I'm attempting to minimize the amount of data Splunk indexes, but i'm dealing with very large log files. At the moment I can filter the events in these logs based on a regex search to only return the events that I need, however I'd like to shrink the indexed data even further, capturing only one field from the event. This is some contents from a typical log file:
00:22:15.911 - M:ReadByID TradeMeOrganisationWorker,D:0ms,C:1,S:
00:22:32.119 - M:ReadMultiple vwTMNewAutoListing,D:7427ms,C:0,S: at LTI.Services.Concrete....
00:22:34.397 - M:ReadMultiple vwListingQuestion,D:32ms,C:0,S:
The Bold event is the specific M type I'd like to capture (i.e. my Regex search is 'ReadMultiple vwTMNewAutoListing'), however the only information i'm interested in is the Duration (i.e. D:), and discard all the rest of the data - the S: field is a stack-trace and can be quite large.

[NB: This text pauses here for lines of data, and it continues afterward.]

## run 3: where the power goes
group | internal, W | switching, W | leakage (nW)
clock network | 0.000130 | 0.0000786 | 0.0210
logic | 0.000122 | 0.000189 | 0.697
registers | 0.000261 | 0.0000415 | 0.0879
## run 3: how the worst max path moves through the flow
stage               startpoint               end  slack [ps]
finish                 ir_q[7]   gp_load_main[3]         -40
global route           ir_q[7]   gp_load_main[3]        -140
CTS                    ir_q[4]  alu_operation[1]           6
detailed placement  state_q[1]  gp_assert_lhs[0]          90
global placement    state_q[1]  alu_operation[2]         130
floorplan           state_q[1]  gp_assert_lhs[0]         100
**src/rtl/uart_pkg.sv**
```systemverilog
// uart_pkg: shared types, status bit positions and default sizing for the UART receive controller.
package uart_pkg;
    typedef enum logic {S_IDLE, S_RESP} rd_state_e;
    localparam int STATUS_NE = 0;
    localparam int STATUS_FULL = 1;
    localparam int STATUS_OVF = 2;
    localparam int STATUS_TMO = 3;
    localparam int DEF_FIFO_DEPTH = 16;
    localparam int DEF_TIMEOUT_CYCLES = 2000;
endpackage

```
**src/rtl/uart_rx_ctrl_if.sv**
```systemverilog
// uart_rx_ctrl_if: receiver byte input, CPU read handshake, status and interrupt signals.
interface uart_rx_ctrl_if
    import uart_pkg::*;
#(
    parameter int FIFO_DEPTH = DEF_FIFO_DEPTH
);
    localparam int CW = $clog2(FIFO_DEPTH) + 1;
    logic          rx_valid;
    logic [7:0]    rx_byte;
    logic          rd_req;
    logic [7:0]    rd_data;
    logic          rd_valid;
    logic          clr_ovf;
    logic          irq_en;
    logic [CW-1:0] irq_thresh;
    logic [CW-1:0] level;
    logic [7:0]    status;
    logic          irq;
    modport slave (
        input  rx_valid, rx_byte, rd_req, clr_ovf, irq_en, irq_thresh,
        output rd_data, rd_valid, level, status, irq
    );
    modport master (
        output rx_valid, rx_byte, rd_req, clr_ovf, irq_en, irq_thresh,
        input  rd_data, rd_valid, level, status, irq
    );
endinterface

```
**src/rtl/uart_rx_fifo.sv**
```systemverilog
// uart_rx_fifo: byte FIFO with accepted-strobe outputs and a registered pop-data port.
module uart_rx_fifo
    import uart_pkg::*;
#(
    parameter int DEPTH = DEF_FIFO_DEPTH,
    localparam int CW = $clog2(DEPTH) + 1
) (
    input  logic          clk_i,
    input  logic          rst_ni,
    input  logic          push_i,
    input  logic [7:0]    data_i,
    input  logic          pop_i,
    output logic [7:0]    data_o,
    output logic          push_ok_o,
    output logic          pop_ok_o,
    output logic          full_o,
    output logic          empty_o,
    output logic [CW-1:0] level_o
);
    localparam int AW = $clog2(DEPTH);
    logic [7:0]    mem_q [DEPTH];
    logic [AW-1:0] wptr_q, rptr_q;
    logic [CW-1:0] level_q, level_d;
    logic [7:0]    data_q, data_d;
    assign empty_o   = level_q == '0;
    assign full_o    = level_q == CW'(DEPTH);
    assign pop_ok_o  = pop_i & ~empty_o;
    // a pop in the same cycle frees the slot the push needs
    assign push_ok_o = push_i & (~full_o | pop_ok_o);
    assign data_o    = data_q;
    assign level_o   = level_q;
    always_comb begin
        level_d = level_q + CW'(push_ok_o) - CW'(pop_ok_o);
        data_d  = pop_i ? (empty_o ? 8'h00 : mem_q[rptr_q]) : data_q;
    end
    always_ff @(posedge clk_i or negedge rst_ni) begin
        if (!rst_ni) begin
            wptr_q  <= '0;
            rptr_q  <= '0;
            level_q <= '0;
            data_q  <= '0;
        end else begin
            wptr_q  <= wptr_q + AW'(push_ok_o);
            rptr_q  <= rptr_q + AW'(pop_ok_o);
            level_q <= level_d;
            data_q  <= data_d;
        end
    end
    always_ff @(posedge clk_i) begin
        if (push_ok_o) mem_q[wptr_q] <= data_i;
    end
endmodule

```
**src/rtl/uart_rx_ctrl.sv**
```systemverilog
// uart_rx_ctrl: buffers UART receive bytes and serves them over a registered CPU read handshake.
// Optional receive-timeout flag enabled by defining UART_RX_TIMEOUT_EN.
module uart_rx_ctrl
    import uart_pkg::*;
#(
    parameter int FIFO_DEPTH = DEF_FIFO_DEPTH,
    parameter int TIMEOUT_CYCLES = DEF_TIMEOUT_CYCLES
) (
    input  logic           i_Clock,
    input  logic           reset_n,
    uart_rx_ctrl_if.slave  bus
);
    localparam int CW = $clog2(FIFO_DEPTH) + 1;
    rd_state_e     state_q, state_d;
    logic          rd_accept, push_ok, pop_ok, full, empty;
    logic          ovf_q, ovf_d, irq_q, irq_d, tmo_q;
    logic [CW-1:0] level;
    logic [7:0]    status;
    assign rd_accept = (state_q == S_IDLE) & bus.rd_req;
    uart_rx_fifo #(.DEPTH(FIFO_DEPTH)) u_fifo (
        .clk_i     (i_Clock),
        .rst_ni    (reset_n),
        .push_i    (bus.rx_valid),
        .data_i    (bus.rx_byte),
        .pop_i     (rd_accept),
        .data_o    (bus.rd_data),
        .push_ok_o (push_ok),
        .pop_ok_o  (pop_ok),
        .full_o    (full),
        .empty_o   (empty),
        .level_o   (level)
    );
    always_comb begin
        state_d = S_IDLE;
        if (state_q == S_IDLE) state_d = bus.rd_req ? S_RESP : S_IDLE;
    end
    always_comb begin
        // a dropped byte wins over a simultaneous clear
        ovf_d = (bus.rx_valid & ~push_ok) ? 1'b1 : (bus.clr_ovf ? 1'b0 : ovf_q);
        irq_d = bus.irq_en & (((bus.irq_thresh != '0) & (level >= bus.irq_thresh)) | ovf_q | tmo_q);
        status = '0;
        status[STATUS_NE]   = ~empty;
        status[STATUS_FULL] = full;
        status[STATUS_OVF]  = ovf_q;
        status[STATUS_TMO]  = tmo_q;
    end
    always_ff @(posedge i_Clock or negedge reset_n) begin
        if (!reset_n) begin
            state_q <= S_IDLE;
            ovf_q   <= 1'b0;
            irq_q   <= 1'b0;
        end else begin
            state_q <= state_d;
            ovf_q   <= ovf_d;
            irq_q   <= irq_d;
        end
    end
`ifdef UART_RX_TIMEOUT_EN
    localparam int TW = $clog2(TIMEOUT_CYCLES);
    localparam logic [TW-1:0] TMO_LAST = TW'(TIMEOUT_CYCLES - 1);
    logic [TW-1:0] cnt_q, cnt_d;
    logic          tmo_d, idle_clr;
    // counter saturates at the terminal count so the flag stays set while idle
    always_comb begin
        idle_clr = push_ok | pop_ok | empty;
        cnt_d = idle_clr ? '0 : ((cnt_q == TMO_LAST) ? cnt_q : cnt_q + 1'b1);
        tmo_d = idle_clr ? 1'b0 : ((cnt_d == TMO_LAST) ? 1'b1 : tmo_q);
    end
    always_ff @(posedge i_Clock or negedge reset_n) begin
        if (!reset_n) begin
            cnt_q <= '0;
            tmo_q <= 1'b0;
        end else begin
            cnt_q <= cnt_d;
            tmo_q <= tmo_d;
        end
    end
`else
    localparam int unused_timeout_cycles = TIMEOUT_CYCLES;
    assign tmo_q = 1'b0;
`endif
    assign bus.rd_valid = state_q == S_RESP;
    assign bus.level    = level;
    assign bus.status   = status;
    assign bus.irq      = irq_q;
endmodule

```
**src/flat_wrapper.sv**
```systemverilog
// flat-port wrapper written by rule: the top's interface ports become plain ports
module uart_rx_ctrl_flat import uart_pkg::*;
#(
    parameter int FIFO_DEPTH = DEF_FIFO_DEPTH,
    parameter int TIMEOUT_CYCLES = DEF_TIMEOUT_CYCLES
)
  (i_Clock, reset_n, bus_rx_valid, bus_rx_byte, bus_rd_req, bus_clr_ovf, bus_irq_en, bus_irq_thresh, bus_rd_data, bus_rd_valid, bus_level, bus_status, bus_irq);
  uart_rx_ctrl_if #(.FIFO_DEPTH(FIFO_DEPTH)) bus_i ();
  input  logic i_Clock;
  input  logic reset_n;
  input wire logic [$bits(bus_i.rx_valid)-1:0] bus_rx_valid;
  input wire logic [$bits(bus_i.rx_byte)-1:0] bus_rx_byte;
  input wire logic [$bits(bus_i.rd_req)-1:0] bus_rd_req;
  input wire logic [$bits(bus_i.clr_ovf)-1:0] bus_clr_ovf;
  input wire logic [$bits(bus_i.irq_en)-1:0] bus_irq_en;
  input wire logic [$bits(bus_i.irq_thresh)-1:0] bus_irq_thresh;
  output wire logic [$bits(bus_i.rd_data)-1:0] bus_rd_data;
  output wire logic [$bits(bus_i.rd_valid)-1:0] bus_rd_valid;
  output wire logic [$bits(bus_i.level)-1:0] bus_level;
  output wire logic [$bits(bus_i.status)-1:0] bus_status;
  output wire logic [$bits(bus_i.irq)-1:0] bus_irq;
  assign bus_i.rx_valid = bus_rx_valid;
  assign bus_i.rx_byte = bus_rx_byte;
  assign bus_i.rd_req = bus_rd_req;
  assign bus_i.clr_ovf = bus_clr_ovf;
  assign bus_i.irq_en = bus_irq_en;
  assign bus_i.irq_thresh = bus_irq_thresh;
  assign bus_rd_data = bus_i.rd_data;
  assign bus_rd_valid = bus_i.rd_valid;
  assign bus_level = bus_i.level;
  assign bus_status = bus_i.status;
  assign bus_irq = bus_i.irq;
  uart_rx_ctrl #(.FIFO_DEPTH(FIFO_DEPTH), .TIMEOUT_CYCLES(TIMEOUT_CYCLES)) u_core (.i_Clock(i_Clock), .reset_n(reset_n), .bus(bus_i));
endmodule
```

This is my current config:
PROPS.conf
[hostfile]
pulldown_type = true
SHOULD_LINEMERGE = False
CHECK_FOR_HEADER = false
TRANSFORMS-set = setnull,newautolisting
REPORT-extract = durationMS
TRANSFORMS.conf
[setnull]
REGEX = .
DEST_KEY = queue
FORMAT = nullQueue
[newautolisting]
REGEX = ReadMultiple vwTMNewAutoListing
FORMAT = indexQueue
DEST_KEY = queue
[durationMS]
REGEX = ReadMultiple vwTMNewAutoListing,D:(?<DurationMS>\d+)ms
FORMAT = DurationMS::$1
DEST_KEY = queue
As you can see, I'm sending all the events that do not match the Regex to Null, however the end result is I capture the complete Raw event that matches 'ReadMultiple vwTMNewAutoListing', plus I create the DurationMS field at search time. Is it possible to create the DurationMS field at index-time and discard the rest of the Raw event?
Hi, you should normally not make index-time field extractions. Splunk advises against it. What you could do (possibly) is to remove everything after ",S:" via the SEDCMD parameter in props.conf, like so;
props.conf
[hostfile]
SEDCMD-shorten_events = s/,S:.*//g
Please do test this first, since it will throw away a large part of the events. Read more on the subject in;
http://docs.splunk.com/Documentation/Splunk/6.0/Data/Anonymizedatausingconfigurationfiles
Also, for the REPORT transform stanza, I don't think you'll need the 'DEST_KEY'.
/K
Excellent answer! I was attempting to use non-capturing groups and messing around with the syntax of the format.
This works perfectly for me on the end of my props.conf entry for hostfile:
SEDCMD-trim_start = s/* - M://g
SEDCMD-trim_end = s/ms,C:.*//g
Hi, you should normally not make index-time field extractions. Splunk advises against it. What you could do (possibly) is to remove everything after ",S:" via the SEDCMD parameter in props.conf, like so;
props.conf
[hostfile]
SEDCMD-shorten_events = s/,S:.*//g
Please do test this first, since it will throw away a large part of the events. Read more on the subject in;
http://docs.splunk.com/Documentation/Splunk/6.0/Data/Anonymizedatausingconfigurationfiles
Also, for the REPORT transform stanza, I don't think you'll need the 'DEST_KEY'.
/K
Are you removing the timestamps from the events? I'd suggest you keep them (or has _time
already been assigned by the time SEDCMD kicks in?)
I think your first SEDCMD should read;
SEDCMD-trim_start = s/ - M://g
/K
Excellent answer! I was attempting to use non-capturing groups and messing around with the syntax of the format.
This works perfectly for me on the end of my props.conf entry for hostfile:
SEDCMD-trim_start = s/* - M://g
SEDCMD-trim_end = s/ms,C:.*//g
Combined with my regex I've brought down my theoretical daily indexing on these particular logs from 1.8Gb (raw) to 4mb!